Dans la presse arabe, l’annonce du projet états-unien provoque la consternation. Amer Abdelmonem, l’ancien rédacteur en chef et responsable du site internet du journal d’opposition égyptien Al-Shaab s’alarme de ces révélations. Il estime que le simple fait d’avoir pu imaginer s’attaquer à une chaîne de télévision dans un pays allié est une preuve de maladie mentale. Aujourd’hui, il ne fait plus de doute que l’administration Bush mène non pas une guerre au terrorisme, mais une guerre terroriste. Il appelle les journalistes arabes à se mobiliser pour continuer à faire valoir leur point de vue.
Toutefois, se focaliser sur Al Jazeera, n’est-ce pas perdre une compréhension plus large du traitement de la presse par l’administration Bush ? Comme nous l’avions affirmé dans nos colonnes, la stratégie visant les journalistes s’opposant aux desseins de l’administration Bush est globale. Elle ne vise pas une chaîne en particulier, mais tout ceux qui s’opposent à sa propagande.
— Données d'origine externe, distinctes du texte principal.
## src/rtl/softsw_pkg.sv

```systemverilog
package softsw_pkg;

  localparam int ADDR_W = 16;
  localparam int DATA_W = 8;
  localparam int KEY_W  = 7;

  // high byte of the address selects the I/O page
  function automatic logic page_match(input logic [ADDR_W-1:0] addr,
                                      input logic [7:0]        page);
    return addr[ADDR_W-1:8] == page;
  endfunction

  // keyboard word: availability flag above the code
  function automatic logic [DATA_W-1:0] kbd_word(input logic             avail,
                                                 input logic [KEY_W-1:0] code);
    return {avail, code};
  endfunction

  // one-hot mask for switch index
  function automatic logic [7:0] onehot8(input logic [2:0] idx);
    return 8'b1 << idx;
  endfunction

endpackage

```

## src/rtl/softsw_decode.sv

```systemverilog
module softsw_decode
  import softsw_pkg::*;
#(
  parameter logic [7:0] PAGE_HI = 8'hC0,
  parameter logic [7:0] SW_BASE = 8'h50,
  parameter logic [7:0] KBD_LO  = 8'h00,
  parameter logic [7:0] STB_LO  = 8'h10,
  parameter int         SEL_W   = 3,
  parameter int         SLOTS   = 8
) (
  input  logic              valid,
  input  logic [ADDR_W-1:0] addr,
  output logic              page_hit,
  output logic              sw_hit,
  output logic [SEL_W-1:0]  sw_idx,
  output logic              sw_val,
  output logic              kbd_hit,
  output logic              stb_hit,
  output logic [SLOTS-1:0]  slot_sel
);
  localparam int GRP_LSB = SEL_W + 1;
  localparam int SLOT_W  = $clog2(SLOTS);

  logic mb_half;

  assign page_hit = valid && page_match(addr, PAGE_HI);
  assign mb_half  = page_hit && !addr[7];
  assign sw_hit   = mb_half && (addr[7:GRP_LSB] == SW_BASE[7:GRP_LSB]);
  assign sw_idx   = addr[SEL_W:1];
  assign sw_val   = addr[0];
  assign kbd_hit  = mb_half && (addr[7:0] == KBD_LO);
  assign stb_hit  = mb_half && (addr[7:0] == STB_LO);

  for (genvar s = 0; s < SLOTS; s++) begin : g_slot
    assign slot_sel[s] = page_hit && addr[7] && (addr[4+SLOT_W-1:4] == SLOT_W'(s));
  end

endmodule

```

## src/rtl/softsw_latches.sv

```systemverilog
module softsw_latches #(
  parameter int SEL_W  = 3,
  parameter int NUM_SW = 1 << SEL_W
) (
  input  logic              clk,
  input  logic              rst,
  input  logic              sw_hit,
  input  logic [SEL_W-1:0]  sw_idx,
  input  logic              sw_val,
  output logic [NUM_SW-1:0] sw_q
);

  for (genvar k = 0; k < NUM_SW; k++) begin : g_sw
    always_ff @(posedge clk) begin
      if (rst)
        sw_q[k] <= 1'b0;
      else if (sw_hit && (sw_idx == SEL_W'(k)))
        sw_q[k] <= sw_val;
    end
  end

endmodule

```

## src/rtl/softsw_kbd.sv

```systemverilog
module softsw_kbd
  import softsw_pkg::*;
(
  input  logic             clk,
  input  logic             rst,
  input  logic             key_valid,
  input  logic [KEY_W-1:0] key_code,
  input  logic             stb_hit,
  output logic [KEY_W-1:0] code_q,
  output logic             avail_q
);

  always_ff @(posedge clk) begin
    if (rst) begin
      code_q  <= '0;
      avail_q <= 1'b0;
    end else if (key_valid) begin
      code_q  <= key_code;
      avail_q <= 1'b1;
    end else if (stb_hit) begin
      avail_q <= 1'b0;
    end
  end

endmodule

```

## src/rtl/softsw_bank.sv

```systemverilog
module softsw_bank
  import softsw_pkg::*;
#(
  parameter logic [7:0] PAGE_HI = 8'hC0,
  parameter logic [7:0] SW_BASE = 8'h50,
  parameter logic [7:0] KBD_LO  = 8'h00,
  parameter logic [7:0] STB_LO  = 8'h10,
  parameter int         SEL_W   = 3,
  parameter int         SLOTS   = 8
) (
  input  logic              clk,
  input  logic              rst,
  input  logic              bus_valid,
  input  logic              bus_rw,
  input  logic [ADDR_W-1:0] bus_addr,
  output logic [DATA_W-1:0] bus_rdata,
  output logic              bus_rdata_oe,
  input  logic              key_valid,
  input  logic [KEY_W-1:0]  key_code,
  output logic [(1<<SEL_W)-1:0] sw_state,
  output logic [SLOTS-1:0]  slot_sel
);
  localparam int NUM_SW = 1 << SEL_W;

  // named internal events, observed by the checker
  logic             page_hit;
  logic             sw_hit;
  logic [SEL_W-1:0] sw_idx;
  logic             sw_val;
  logic             kbd_hit;
  logic             stb_hit;
  logic             key_avail;
  logic [KEY_W-1:0] key_latched;

  softsw_decode #(
    .PAGE_HI(PAGE_HI), .SW_BASE(SW_BASE), .KBD_LO(KBD_LO),
    .STB_LO(STB_LO), .SEL_W(SEL_W), .SLOTS(SLOTS)
  ) u_dec (
    .valid   (bus_valid),
    .addr    (bus_addr),
    .page_hit(page_hit),
    .sw_hit  (sw_hit),
    .sw_idx  (sw_idx),
    .sw_val  (sw_val),
    .kbd_hit (kbd_hit),
    .stb_hit (stb_hit),
    .slot_sel(slot_sel)
  );

  softsw_latches #(.SEL_W(SEL_W), .NUM_SW(NUM_SW)) u_sw (
    .clk   (clk),
    .rst   (rst),
    .sw_hit(sw_hit),
    .sw_idx(sw_idx),
    .sw_val(sw_val),
    .sw_q  (sw_state)
  );

  softsw_kbd u_kbd (
    .clk      (clk),
    .rst      (rst),
    .key_valid(key_valid),
    .key_code (key_code),
    .stb_hit  (stb_hit),
    .code_q   (key_latched),
    .avail_q  (key_avail)
  );

  always_comb begin
    bus_rdata_oe = bus_rw && (sw_hit || kbd_hit || stb_hit);
    bus_rdata    = '0;
    if (bus_rdata_oe) begin
      if (sw_hit)
        bus_rdata = DATA_W'(sw_state);
      else
        bus_rdata = kbd_word(key_avail, key_latched);
    end
  end

endmodule

```
**config.mk**
```make
export PLATFORM = sky130hd
export DESIGN_NAME = ecpa_point_add
export DESIGN_NICKNAME = d
export VERILOG_FILES = /design/src/rtl/ecpa_pkg.sv /design/src/rtl/ecpa_classify.sv /design/src/rtl/ecpa_ctrl.sv /design/src/rtl/ecpa_dpath.sv /design/src/rtl/ecpa_point_add.sv
export SDC_FILE = /design/constraint.sdc
export NUM_CORES = 1
export LEC_CHECK = 0
export BUFFER_PORTS_ARGS = -buffer_cell sky130_fd_sc_hd__buf_2
export CORE_MARGIN = 3
export CORE_UTILIZATION = 43
export CTS_CLUSTER_SIZE = 8
export DETAILED_ROUTE_END_ITERATION = 16
export GPL_TIMING_DRIVEN = 0
export PLACE_DENSITY_LB_ADDON = 0.1
export SLEW_MARGIN = 15
export SYNTH_ARGS = -nofsm -noshare
export SYNTH_HDL_FRONTEND = slang
export SYNTH_HIERARCHICAL = 1
export SYNTH_SLANG_ARGS = --single-unit
```
**constraint.sdc**
```tcl
create_clock -name clk -period 3.95 [get_ports clk]
set_clock_uncertainty 0.1 [all_clocks]
set_input_delay 0.395 -clock clk [delete_from_list [all_inputs] [get_ports clk]]
set_output_delay 0.395 -clock clk [all_outputs]
set_load 0.1 [all_outputs]
```
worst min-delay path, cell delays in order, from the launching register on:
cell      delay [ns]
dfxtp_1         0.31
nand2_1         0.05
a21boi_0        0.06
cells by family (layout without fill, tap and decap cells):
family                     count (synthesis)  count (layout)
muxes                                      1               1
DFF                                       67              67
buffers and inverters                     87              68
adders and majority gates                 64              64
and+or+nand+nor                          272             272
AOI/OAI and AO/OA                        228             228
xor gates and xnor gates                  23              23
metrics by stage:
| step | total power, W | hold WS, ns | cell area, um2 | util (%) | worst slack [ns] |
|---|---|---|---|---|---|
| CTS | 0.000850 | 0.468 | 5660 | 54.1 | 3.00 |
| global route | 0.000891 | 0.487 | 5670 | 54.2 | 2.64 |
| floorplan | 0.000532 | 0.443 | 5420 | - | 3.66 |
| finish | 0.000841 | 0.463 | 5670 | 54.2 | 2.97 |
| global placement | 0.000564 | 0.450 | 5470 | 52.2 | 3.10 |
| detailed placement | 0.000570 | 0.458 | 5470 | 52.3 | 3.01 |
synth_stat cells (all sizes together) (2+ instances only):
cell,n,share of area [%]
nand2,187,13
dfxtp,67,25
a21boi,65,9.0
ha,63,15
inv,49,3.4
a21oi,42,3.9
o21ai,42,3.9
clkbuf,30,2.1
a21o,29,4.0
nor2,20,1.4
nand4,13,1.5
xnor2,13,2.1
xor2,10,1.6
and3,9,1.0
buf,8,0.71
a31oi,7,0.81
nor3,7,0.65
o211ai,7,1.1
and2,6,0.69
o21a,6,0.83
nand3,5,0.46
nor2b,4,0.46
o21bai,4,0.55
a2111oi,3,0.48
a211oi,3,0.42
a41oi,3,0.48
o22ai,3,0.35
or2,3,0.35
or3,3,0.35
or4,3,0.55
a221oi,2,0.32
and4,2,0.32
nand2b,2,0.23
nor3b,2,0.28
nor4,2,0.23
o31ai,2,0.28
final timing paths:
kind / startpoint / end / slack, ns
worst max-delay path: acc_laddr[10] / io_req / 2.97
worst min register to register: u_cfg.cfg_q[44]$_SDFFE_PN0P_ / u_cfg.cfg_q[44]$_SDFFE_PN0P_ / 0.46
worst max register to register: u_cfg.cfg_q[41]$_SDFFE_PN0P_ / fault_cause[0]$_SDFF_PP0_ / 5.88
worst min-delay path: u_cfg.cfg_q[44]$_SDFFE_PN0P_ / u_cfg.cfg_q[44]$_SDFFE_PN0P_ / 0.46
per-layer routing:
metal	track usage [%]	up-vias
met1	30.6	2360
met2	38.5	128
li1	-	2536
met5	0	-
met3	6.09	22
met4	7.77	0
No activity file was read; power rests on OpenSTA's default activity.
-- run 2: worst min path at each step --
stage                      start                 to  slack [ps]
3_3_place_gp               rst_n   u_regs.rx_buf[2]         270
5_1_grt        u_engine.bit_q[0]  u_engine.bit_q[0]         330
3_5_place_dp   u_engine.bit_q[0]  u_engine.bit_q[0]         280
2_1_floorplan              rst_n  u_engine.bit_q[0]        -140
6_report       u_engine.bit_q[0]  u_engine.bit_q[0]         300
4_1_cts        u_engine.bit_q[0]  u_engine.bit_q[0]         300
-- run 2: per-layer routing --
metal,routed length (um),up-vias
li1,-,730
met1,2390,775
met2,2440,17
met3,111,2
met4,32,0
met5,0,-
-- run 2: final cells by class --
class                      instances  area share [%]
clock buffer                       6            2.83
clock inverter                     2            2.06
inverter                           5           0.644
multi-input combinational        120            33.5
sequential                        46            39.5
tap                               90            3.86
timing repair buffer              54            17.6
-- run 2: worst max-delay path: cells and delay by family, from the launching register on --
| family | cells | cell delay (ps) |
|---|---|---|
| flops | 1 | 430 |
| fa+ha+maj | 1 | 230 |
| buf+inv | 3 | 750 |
==> config.mk <==
export PLATFORM = sky130hd
export DESIGN_NAME = addr_match_filter
export DESIGN_NICKNAME = d
export VERILOG_FILES = /design/src/rtl/afm_pkg.sv /design/src/rtl/afm_cam_loader.sv /design/src/rtl/afm_cam_store.sv /design/src/rtl/afm_decide.sv /design/src/rtl/addr_match_filter.sv
export SDC_FILE = /design/constraint.sdc
export NUM_CORES = 2
export LEC_CHECK = 0
export BUFFER_PORTS_ARGS = -buffer_cell sky130_fd_sc_hd__buf_2
export CELL_PAD_IN_SITES_DETAIL_PLACEMENT = 1
export CELL_PAD_IN_SITES_GLOBAL_PLACEMENT = 2
export CORE_ASPECT_RATIO = 1.1
export CORE_UTILIZATION = 50
export CTS_BUF_LIST = sky130_fd_sc_hd__clkbuf_8
export DETAILED_ROUTE_END_ITERATION = 12
export HOLD_SLACK_MARGIN = 0.03
export PLACE_DENSITY = 0.95
export SLEW_MARGIN = 0
export SYNTH_ARGS = -nofsm -noshare
export SYNTH_HDL_FRONTEND = slang
export SYNTH_HIERARCHICAL = 1
export SYNTH_SLANG_ARGS = --single-unit
==> constraint.sdc <==
create_clock -name clk -period 12.9 [get_ports clk]
set_clock_uncertainty 0.15 [all_clocks]
set_input_delay 0 -clock clk [delete_from_list [all_inputs] [get_ports clk]]
set_output_delay 0 -clock clk [all_outputs]
set_load 0.05 [all_outputs]
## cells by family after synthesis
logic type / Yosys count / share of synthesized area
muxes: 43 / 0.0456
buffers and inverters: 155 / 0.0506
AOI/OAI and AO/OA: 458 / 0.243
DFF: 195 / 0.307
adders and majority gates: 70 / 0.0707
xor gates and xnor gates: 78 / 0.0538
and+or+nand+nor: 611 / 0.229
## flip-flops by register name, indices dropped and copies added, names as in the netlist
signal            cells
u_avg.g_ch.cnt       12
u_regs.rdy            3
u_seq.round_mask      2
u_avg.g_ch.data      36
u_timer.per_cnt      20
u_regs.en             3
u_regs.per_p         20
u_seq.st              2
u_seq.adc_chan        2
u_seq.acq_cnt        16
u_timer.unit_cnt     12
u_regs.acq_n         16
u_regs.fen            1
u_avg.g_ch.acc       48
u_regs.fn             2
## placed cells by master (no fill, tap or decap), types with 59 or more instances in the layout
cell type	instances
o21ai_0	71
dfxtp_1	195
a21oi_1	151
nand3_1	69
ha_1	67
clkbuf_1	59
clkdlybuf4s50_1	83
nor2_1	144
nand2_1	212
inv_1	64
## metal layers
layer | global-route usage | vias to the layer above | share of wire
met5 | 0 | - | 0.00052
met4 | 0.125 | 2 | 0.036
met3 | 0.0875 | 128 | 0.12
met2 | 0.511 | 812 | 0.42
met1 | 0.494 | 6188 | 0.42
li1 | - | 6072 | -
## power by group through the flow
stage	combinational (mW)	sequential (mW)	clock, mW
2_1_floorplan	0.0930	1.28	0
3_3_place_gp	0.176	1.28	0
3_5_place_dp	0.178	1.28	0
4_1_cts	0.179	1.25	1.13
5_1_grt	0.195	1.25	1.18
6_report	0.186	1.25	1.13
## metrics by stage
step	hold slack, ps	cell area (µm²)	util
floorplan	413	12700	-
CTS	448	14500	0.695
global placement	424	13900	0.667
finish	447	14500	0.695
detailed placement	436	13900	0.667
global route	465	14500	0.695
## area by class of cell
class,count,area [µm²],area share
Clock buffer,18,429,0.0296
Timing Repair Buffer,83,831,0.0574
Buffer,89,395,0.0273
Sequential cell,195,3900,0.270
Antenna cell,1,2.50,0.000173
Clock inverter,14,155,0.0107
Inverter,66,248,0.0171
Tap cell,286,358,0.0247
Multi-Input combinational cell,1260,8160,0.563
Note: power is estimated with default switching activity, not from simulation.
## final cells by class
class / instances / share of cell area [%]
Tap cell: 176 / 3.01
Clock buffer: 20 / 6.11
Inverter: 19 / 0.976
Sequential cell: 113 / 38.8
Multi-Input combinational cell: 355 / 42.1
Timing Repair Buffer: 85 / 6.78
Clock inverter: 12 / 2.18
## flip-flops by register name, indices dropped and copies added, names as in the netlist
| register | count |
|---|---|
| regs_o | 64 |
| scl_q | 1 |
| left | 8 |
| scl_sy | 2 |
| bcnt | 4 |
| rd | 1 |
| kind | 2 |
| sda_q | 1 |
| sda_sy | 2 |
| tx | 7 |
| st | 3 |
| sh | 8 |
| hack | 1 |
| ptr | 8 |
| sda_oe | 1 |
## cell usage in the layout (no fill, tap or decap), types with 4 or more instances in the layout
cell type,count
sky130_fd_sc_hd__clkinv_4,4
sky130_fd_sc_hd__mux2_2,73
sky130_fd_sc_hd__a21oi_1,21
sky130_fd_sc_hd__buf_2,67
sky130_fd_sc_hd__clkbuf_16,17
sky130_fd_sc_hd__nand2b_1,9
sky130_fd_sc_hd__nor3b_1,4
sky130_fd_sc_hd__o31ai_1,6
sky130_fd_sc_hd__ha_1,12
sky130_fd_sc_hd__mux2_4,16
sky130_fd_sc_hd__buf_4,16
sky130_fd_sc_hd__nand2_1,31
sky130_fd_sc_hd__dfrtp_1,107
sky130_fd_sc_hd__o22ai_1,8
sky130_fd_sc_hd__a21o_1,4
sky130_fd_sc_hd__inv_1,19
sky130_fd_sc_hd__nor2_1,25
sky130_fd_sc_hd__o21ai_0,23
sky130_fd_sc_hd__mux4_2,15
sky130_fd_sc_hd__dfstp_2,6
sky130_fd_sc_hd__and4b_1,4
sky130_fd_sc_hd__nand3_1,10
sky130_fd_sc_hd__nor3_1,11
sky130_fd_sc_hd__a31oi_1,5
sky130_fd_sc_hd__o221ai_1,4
À l’opposé, la presse mainstream continue de faire preuve de la plus parfaite docilité. L’ancien conseiller de Bill Clinton et directeur du journal en ligne Salon.com, Sidney Blumenthal, publie dans The Guardian une tribune aux accents nécrologiques pour la carrière de Bob Woodward. Autrefois considéré comme un brillant journaliste d’investigation ayant fait tomber Nixon il apparaît aujourd’hui comme un agent de communication « révélant » ce que les dirigeants états-uniens souhaitent voir diffuser. Woodward n’est que le symbole de la soumission de la presse états-unienne. Aujourd’hui, estime Blumenthal en titre de son article, il n’y aurait plus de scandale du Watergate.
Sur le site AdBusters, le journaliste John Pilger s’agace des grands discours régulièrement énoncés par la presse mainstream états-unienne sur son éthique, son professionnalisme et son impartialité et fait le même constat que Blumenthal. Il assure qu’aujourd’hui, la presse par ses pratiques et sa docilité est une alliée objective de l’administration Bush : elle cache la vérité sur les massacres en Irak et a été la complice de l’intoxication des armes de destruction massive irakiennes.